> TASK TO CARRY OUT
Reproduce the entries below exactly, but only from the line containing "final_net_count = 1036" to the line containing "synth_nets = 911", inclusive.

· · ·

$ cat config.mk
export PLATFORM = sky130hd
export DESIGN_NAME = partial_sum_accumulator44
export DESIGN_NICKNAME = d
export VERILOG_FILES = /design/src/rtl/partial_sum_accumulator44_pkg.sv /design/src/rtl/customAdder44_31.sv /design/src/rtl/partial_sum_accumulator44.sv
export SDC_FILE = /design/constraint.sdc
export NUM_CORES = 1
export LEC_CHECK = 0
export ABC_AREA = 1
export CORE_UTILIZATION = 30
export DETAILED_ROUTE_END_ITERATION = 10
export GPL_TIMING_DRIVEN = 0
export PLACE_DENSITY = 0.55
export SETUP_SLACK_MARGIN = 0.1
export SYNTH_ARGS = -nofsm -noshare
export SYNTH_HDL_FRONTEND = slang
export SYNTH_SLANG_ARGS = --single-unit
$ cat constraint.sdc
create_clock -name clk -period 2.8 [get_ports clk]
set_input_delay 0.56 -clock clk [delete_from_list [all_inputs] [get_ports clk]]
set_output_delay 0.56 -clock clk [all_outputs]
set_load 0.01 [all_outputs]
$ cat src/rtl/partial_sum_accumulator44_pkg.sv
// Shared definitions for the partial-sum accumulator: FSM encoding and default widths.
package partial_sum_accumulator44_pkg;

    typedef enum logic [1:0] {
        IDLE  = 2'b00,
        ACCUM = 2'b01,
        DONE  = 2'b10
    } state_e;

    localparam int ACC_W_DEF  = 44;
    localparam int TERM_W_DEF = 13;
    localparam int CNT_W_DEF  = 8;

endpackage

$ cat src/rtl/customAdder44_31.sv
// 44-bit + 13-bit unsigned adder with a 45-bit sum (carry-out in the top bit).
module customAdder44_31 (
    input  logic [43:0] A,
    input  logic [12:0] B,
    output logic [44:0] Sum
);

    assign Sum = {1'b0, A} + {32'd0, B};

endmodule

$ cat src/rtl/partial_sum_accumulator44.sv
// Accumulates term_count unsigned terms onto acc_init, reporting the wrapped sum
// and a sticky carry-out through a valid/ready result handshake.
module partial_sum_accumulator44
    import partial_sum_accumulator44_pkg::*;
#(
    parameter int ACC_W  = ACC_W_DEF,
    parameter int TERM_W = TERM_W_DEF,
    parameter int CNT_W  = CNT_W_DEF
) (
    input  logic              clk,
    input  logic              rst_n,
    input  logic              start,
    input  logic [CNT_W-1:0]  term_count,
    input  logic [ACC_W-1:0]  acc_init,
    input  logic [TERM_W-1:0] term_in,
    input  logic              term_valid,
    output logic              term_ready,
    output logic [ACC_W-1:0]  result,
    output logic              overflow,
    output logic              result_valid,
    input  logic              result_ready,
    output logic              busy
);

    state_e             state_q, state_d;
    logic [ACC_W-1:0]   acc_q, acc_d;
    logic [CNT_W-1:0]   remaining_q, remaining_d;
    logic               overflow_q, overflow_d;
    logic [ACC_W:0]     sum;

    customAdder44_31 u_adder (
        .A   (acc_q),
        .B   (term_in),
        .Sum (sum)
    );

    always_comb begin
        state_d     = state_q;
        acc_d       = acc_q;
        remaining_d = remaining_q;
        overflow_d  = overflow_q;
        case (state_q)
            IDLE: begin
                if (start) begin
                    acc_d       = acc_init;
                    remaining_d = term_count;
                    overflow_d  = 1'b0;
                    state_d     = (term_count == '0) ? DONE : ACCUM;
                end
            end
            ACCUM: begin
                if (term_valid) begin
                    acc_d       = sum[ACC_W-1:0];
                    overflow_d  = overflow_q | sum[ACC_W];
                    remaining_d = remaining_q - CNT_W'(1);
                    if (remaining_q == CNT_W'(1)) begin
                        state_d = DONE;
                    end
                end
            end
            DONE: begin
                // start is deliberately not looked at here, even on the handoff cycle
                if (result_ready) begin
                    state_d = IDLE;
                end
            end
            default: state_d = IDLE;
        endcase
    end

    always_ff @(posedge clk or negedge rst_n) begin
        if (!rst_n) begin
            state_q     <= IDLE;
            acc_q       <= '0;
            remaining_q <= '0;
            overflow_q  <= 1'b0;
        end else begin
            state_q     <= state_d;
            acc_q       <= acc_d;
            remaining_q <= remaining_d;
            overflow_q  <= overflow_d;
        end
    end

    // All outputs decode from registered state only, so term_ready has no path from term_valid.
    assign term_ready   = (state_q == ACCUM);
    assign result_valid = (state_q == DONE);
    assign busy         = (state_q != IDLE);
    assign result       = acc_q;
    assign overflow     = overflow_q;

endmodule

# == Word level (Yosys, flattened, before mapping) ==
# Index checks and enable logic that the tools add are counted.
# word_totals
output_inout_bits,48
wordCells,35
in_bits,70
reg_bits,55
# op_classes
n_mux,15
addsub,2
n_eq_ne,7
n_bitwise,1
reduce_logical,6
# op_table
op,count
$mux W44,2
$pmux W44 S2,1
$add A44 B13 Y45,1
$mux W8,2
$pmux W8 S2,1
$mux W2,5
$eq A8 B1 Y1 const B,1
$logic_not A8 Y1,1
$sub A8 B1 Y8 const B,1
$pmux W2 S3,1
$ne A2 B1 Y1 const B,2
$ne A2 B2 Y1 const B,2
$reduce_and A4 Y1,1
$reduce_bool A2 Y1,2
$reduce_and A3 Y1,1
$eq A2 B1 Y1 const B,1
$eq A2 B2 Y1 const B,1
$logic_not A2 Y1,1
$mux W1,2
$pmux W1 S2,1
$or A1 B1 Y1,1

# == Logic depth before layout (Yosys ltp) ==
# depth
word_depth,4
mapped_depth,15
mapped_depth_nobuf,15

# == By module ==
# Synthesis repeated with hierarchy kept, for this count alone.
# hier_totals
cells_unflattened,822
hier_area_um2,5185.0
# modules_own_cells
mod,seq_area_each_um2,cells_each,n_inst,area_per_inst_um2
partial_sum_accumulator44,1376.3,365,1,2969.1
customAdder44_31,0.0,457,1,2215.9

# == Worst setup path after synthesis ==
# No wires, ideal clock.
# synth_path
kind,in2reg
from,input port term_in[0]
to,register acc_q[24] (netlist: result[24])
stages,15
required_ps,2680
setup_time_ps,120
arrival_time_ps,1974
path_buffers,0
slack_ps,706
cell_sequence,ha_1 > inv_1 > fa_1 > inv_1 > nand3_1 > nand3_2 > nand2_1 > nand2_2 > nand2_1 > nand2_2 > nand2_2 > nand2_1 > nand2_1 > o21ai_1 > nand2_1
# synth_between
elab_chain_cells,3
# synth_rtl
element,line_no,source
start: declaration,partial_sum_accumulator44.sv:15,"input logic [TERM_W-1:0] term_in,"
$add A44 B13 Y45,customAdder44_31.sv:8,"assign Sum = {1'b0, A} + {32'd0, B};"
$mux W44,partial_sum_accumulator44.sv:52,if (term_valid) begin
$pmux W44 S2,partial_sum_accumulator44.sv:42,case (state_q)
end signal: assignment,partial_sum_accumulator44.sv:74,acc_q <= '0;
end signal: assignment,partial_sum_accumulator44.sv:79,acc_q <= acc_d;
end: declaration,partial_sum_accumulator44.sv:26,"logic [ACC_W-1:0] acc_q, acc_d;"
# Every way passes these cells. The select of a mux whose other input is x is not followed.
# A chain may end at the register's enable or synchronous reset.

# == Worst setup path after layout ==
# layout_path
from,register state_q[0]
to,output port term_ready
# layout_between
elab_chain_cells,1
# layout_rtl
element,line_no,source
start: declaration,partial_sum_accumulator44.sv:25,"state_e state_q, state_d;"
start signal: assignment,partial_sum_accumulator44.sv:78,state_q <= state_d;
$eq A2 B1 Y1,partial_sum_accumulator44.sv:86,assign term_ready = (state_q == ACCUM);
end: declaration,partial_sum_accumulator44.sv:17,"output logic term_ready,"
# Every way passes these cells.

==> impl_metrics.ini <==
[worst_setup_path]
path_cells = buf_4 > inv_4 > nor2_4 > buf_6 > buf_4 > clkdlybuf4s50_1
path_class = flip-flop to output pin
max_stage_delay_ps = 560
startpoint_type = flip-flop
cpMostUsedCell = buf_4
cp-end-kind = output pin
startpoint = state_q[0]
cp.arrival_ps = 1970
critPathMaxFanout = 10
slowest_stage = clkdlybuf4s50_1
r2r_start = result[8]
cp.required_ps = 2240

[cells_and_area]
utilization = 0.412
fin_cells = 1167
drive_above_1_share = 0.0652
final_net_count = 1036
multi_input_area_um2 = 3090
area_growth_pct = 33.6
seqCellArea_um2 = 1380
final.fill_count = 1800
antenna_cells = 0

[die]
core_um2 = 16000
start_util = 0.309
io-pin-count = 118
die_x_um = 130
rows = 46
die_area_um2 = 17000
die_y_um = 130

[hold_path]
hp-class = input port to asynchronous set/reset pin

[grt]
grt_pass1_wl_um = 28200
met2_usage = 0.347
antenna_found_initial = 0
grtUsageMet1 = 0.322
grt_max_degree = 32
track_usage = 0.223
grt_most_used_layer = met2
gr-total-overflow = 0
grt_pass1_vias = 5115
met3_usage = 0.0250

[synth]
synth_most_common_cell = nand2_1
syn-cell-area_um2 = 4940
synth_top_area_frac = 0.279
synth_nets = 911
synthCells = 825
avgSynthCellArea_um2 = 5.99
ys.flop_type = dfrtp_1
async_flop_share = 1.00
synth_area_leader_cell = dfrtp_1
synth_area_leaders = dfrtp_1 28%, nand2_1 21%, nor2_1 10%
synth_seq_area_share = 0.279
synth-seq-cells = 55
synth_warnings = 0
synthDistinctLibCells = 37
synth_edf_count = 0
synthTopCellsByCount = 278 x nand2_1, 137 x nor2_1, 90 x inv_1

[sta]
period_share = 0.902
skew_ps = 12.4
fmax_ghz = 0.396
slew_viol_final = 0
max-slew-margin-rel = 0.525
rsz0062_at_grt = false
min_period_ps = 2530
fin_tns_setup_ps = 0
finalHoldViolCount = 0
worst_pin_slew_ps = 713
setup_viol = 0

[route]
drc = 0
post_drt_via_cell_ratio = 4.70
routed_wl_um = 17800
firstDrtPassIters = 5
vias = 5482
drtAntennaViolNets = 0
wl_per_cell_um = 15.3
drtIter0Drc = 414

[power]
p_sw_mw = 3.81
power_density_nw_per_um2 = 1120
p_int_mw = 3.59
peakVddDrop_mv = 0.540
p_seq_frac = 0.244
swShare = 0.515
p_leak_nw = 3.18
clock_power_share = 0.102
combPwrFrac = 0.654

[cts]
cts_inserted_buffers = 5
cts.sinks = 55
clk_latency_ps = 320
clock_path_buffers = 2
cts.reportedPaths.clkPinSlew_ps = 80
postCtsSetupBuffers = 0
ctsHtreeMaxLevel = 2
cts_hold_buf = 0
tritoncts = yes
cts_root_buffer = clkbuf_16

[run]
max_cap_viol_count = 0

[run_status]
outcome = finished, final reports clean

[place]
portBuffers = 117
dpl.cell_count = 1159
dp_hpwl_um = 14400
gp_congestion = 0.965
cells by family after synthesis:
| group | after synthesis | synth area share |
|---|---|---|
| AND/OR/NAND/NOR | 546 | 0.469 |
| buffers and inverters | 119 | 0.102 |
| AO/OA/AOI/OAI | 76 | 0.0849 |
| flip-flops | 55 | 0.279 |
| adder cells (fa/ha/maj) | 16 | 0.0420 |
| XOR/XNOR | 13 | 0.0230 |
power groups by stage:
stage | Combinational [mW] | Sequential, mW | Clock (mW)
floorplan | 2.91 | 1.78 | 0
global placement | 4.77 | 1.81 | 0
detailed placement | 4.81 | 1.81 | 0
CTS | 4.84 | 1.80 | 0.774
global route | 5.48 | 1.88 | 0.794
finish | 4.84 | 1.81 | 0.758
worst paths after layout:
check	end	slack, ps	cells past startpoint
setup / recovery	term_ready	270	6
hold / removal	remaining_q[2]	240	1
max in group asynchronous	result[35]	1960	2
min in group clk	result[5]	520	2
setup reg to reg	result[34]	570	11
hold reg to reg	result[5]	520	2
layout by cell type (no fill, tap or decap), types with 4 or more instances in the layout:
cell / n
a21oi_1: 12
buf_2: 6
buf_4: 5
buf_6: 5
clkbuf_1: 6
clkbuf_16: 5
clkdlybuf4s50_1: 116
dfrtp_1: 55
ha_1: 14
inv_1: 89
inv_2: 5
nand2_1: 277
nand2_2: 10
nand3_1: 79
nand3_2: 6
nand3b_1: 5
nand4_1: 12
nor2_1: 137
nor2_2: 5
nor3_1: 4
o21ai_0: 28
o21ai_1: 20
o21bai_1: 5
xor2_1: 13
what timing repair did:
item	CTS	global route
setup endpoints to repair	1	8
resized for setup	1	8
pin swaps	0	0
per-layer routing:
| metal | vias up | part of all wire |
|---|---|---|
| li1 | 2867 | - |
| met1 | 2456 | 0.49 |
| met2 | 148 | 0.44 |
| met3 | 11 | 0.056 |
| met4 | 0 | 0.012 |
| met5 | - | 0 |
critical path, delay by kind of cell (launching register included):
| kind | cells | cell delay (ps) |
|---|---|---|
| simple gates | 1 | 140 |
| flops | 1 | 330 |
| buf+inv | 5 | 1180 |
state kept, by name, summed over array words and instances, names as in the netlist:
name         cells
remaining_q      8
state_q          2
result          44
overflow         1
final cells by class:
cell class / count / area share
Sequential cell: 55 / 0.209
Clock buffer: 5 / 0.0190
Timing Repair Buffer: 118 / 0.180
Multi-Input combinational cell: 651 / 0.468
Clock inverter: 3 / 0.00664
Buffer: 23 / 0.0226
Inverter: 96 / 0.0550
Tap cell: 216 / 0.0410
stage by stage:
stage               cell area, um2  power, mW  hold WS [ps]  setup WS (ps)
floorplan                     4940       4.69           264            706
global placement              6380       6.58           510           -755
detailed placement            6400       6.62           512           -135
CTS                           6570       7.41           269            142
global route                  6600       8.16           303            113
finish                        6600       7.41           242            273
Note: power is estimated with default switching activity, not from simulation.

· · ·

> THE ANSWER
final_net_count = 1036
multi_input_area_um2 = 3090
area_growth_pct = 33.6
seqCellArea_um2 = 1380
final.fill_count = 1800
antenna_cells = 0

[die]
core_um2 = 16000
start_util = 0.309
io-pin-count = 118
die_x_um = 130
rows = 46
die_area_um2 = 17000
die_y_um = 130

[hold_path]
hp-class = input port to asynchronous set/reset pin

[grt]
grt_pass1_wl_um = 28200
met2_usage = 0.347
antenna_found_initial = 0
grtUsageMet1 = 0.322
grt_max_degree = 32
track_usage = 0.223
grt_most_used_layer = met2
gr-total-overflow = 0
grt_pass1_vias = 5115
met3_usage = 0.0250

[synth]
synth_most_common_cell = nand2_1
syn-cell-area_um2 = 4940
synth_top_area_frac = 0.279
synth_nets = 911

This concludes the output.